[WHAT THE EXERCISE ASKS]: Look through the data below for the line with "critPathMaxFanout = 8" and the line with "skew_ns = 0.008403", then output those two and all lines in between, exactly as written.

#### PROVIDED DATA ####

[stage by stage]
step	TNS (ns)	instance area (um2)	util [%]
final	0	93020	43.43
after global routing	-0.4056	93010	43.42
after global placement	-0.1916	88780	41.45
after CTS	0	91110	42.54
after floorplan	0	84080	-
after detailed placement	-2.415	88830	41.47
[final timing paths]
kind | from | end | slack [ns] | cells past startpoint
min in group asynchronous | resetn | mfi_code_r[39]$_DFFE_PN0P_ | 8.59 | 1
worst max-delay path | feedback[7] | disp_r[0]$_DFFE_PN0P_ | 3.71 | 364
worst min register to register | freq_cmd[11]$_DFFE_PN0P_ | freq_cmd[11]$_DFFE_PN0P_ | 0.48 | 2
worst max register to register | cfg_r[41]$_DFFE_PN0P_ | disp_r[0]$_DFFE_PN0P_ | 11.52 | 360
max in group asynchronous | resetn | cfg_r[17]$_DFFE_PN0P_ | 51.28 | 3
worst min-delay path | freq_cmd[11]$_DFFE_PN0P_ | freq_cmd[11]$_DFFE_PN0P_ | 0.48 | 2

####
#### PROVIDED DATA ####

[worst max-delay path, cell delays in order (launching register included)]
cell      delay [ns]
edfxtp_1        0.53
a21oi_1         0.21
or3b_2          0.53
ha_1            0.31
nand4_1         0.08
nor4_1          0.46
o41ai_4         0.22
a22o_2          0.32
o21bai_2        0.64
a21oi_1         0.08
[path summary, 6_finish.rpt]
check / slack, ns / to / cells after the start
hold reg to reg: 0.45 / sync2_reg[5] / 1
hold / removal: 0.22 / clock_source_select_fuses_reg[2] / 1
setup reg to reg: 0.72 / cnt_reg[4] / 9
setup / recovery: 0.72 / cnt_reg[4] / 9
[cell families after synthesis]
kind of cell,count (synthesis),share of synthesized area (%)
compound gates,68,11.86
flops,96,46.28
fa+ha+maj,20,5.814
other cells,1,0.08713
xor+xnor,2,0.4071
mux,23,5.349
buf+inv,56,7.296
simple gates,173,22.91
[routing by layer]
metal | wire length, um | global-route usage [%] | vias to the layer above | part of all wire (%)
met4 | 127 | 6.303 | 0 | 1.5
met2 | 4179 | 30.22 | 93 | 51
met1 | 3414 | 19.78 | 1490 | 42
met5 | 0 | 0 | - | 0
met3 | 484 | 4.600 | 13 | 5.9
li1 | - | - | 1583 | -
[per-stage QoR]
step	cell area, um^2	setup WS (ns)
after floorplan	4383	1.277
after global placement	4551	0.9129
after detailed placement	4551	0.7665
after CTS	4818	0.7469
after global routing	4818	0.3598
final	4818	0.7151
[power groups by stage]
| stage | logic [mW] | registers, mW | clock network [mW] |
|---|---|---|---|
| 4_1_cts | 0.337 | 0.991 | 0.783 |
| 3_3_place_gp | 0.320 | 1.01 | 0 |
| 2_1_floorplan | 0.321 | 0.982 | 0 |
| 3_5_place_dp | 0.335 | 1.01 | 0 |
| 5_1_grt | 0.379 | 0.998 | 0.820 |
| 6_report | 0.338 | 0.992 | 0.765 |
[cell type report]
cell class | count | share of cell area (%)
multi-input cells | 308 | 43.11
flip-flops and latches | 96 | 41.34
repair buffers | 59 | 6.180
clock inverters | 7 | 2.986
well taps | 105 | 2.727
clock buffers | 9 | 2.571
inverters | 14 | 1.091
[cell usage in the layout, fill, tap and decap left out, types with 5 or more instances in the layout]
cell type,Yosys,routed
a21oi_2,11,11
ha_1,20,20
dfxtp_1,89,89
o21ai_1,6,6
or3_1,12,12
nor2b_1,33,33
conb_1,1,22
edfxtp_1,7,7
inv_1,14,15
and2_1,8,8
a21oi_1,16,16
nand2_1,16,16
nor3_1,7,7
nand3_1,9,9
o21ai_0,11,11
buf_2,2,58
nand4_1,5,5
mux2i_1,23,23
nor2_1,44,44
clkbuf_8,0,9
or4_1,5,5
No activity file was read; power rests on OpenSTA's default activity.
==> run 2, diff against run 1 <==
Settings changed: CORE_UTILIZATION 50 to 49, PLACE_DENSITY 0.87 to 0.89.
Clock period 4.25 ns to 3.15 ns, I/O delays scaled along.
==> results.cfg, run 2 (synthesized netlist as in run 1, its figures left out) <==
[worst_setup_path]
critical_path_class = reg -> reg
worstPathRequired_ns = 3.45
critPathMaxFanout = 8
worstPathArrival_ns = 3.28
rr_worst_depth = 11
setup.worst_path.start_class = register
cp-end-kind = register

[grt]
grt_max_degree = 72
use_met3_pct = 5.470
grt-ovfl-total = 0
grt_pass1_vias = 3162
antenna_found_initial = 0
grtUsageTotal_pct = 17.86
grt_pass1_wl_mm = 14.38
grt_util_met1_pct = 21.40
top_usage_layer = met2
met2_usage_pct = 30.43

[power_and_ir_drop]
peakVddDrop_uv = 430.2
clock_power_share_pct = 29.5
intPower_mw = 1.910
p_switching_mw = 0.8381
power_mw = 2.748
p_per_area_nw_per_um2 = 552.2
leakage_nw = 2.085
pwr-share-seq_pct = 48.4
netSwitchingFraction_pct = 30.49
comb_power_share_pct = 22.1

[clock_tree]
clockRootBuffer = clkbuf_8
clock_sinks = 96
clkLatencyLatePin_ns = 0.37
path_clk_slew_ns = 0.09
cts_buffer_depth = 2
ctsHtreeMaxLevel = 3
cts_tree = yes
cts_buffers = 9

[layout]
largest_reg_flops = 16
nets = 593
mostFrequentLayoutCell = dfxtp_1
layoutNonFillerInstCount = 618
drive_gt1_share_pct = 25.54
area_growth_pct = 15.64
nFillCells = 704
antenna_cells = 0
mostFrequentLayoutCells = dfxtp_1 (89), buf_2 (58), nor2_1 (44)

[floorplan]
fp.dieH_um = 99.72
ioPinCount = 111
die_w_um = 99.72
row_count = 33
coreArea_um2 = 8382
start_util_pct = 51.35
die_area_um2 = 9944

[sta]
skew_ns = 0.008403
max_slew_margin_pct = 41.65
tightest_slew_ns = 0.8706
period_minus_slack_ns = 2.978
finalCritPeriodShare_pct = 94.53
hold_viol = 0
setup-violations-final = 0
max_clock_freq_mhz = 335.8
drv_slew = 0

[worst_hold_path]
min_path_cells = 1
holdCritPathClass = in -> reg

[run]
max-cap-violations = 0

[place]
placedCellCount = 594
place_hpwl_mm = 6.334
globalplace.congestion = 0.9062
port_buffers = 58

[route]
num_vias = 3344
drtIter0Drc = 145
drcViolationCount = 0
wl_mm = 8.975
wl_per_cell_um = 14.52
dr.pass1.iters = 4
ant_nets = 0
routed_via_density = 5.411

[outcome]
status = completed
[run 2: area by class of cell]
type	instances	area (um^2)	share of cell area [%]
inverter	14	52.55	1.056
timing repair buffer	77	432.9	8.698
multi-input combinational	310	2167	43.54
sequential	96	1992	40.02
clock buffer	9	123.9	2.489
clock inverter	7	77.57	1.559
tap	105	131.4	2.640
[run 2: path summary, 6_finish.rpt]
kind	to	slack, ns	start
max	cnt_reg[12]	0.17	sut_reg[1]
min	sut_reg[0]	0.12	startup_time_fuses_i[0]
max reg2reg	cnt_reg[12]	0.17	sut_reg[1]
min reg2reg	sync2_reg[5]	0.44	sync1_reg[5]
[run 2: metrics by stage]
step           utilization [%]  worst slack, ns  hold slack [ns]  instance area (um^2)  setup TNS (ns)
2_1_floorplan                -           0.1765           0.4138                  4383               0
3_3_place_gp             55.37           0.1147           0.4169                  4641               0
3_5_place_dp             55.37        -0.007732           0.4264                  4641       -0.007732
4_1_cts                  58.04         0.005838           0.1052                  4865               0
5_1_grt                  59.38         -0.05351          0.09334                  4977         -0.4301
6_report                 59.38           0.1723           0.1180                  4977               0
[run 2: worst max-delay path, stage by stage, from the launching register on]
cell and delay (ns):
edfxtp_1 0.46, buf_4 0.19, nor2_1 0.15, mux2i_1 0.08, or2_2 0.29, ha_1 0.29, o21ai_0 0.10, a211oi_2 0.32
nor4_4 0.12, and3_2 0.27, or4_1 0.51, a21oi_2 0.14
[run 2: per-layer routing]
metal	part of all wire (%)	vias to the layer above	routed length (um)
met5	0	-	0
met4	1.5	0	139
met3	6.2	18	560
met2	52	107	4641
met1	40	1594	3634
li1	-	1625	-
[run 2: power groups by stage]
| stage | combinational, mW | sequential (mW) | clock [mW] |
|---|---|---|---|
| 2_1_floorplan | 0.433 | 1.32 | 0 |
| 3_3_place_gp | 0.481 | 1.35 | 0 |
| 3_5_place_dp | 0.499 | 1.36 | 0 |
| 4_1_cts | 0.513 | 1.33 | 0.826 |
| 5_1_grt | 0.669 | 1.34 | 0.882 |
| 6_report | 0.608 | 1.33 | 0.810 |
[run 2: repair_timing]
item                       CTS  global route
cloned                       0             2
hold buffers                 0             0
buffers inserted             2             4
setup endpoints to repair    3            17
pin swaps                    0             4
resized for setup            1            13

####

[ANSWER]:
critPathMaxFanout = 8
worstPathArrival_ns = 3.28
rr_worst_depth = 11
setup.worst_path.start_class = register
cp-end-kind = register

[grt]
grt_max_degree = 72
use_met3_pct = 5.470
grt-ovfl-total = 0
grt_pass1_vias = 3162
antenna_found_initial = 0
grtUsageTotal_pct = 17.86
grt_pass1_wl_mm = 14.38
grt_util_met1_pct = 21.40
top_usage_layer = met2
met2_usage_pct = 30.43

[power_and_ir_drop]
peakVddDrop_uv = 430.2
clock_power_share_pct = 29.5
intPower_mw = 1.910
p_switching_mw = 0.8381
power_mw = 2.748
p_per_area_nw_per_um2 = 552.2
leakage_nw = 2.085
pwr-share-seq_pct = 48.4
netSwitchingFraction_pct = 30.49
comb_power_share_pct = 22.1

[clock_tree]
clockRootBuffer = clkbuf_8
clock_sinks = 96
clkLatencyLatePin_ns = 0.37
path_clk_slew_ns = 0.09
cts_buffer_depth = 2
ctsHtreeMaxLevel = 3
cts_tree = yes
cts_buffers = 9

[layout]
largest_reg_flops = 16
nets = 593
mostFrequentLayoutCell = dfxtp_1
layoutNonFillerInstCount = 618
drive_gt1_share_pct = 25.54
area_growth_pct = 15.64
nFillCells = 704
antenna_cells = 0
mostFrequentLayoutCells = dfxtp_1 (89), buf_2 (58), nor2_1 (44)

[floorplan]
fp.dieH_um = 99.72
ioPinCount = 111
die_w_um = 99.72
row_count = 33
coreArea_um2 = 8382
start_util_pct = 51.35
die_area_um2 = 9944

[sta]
skew_ns = 0.008403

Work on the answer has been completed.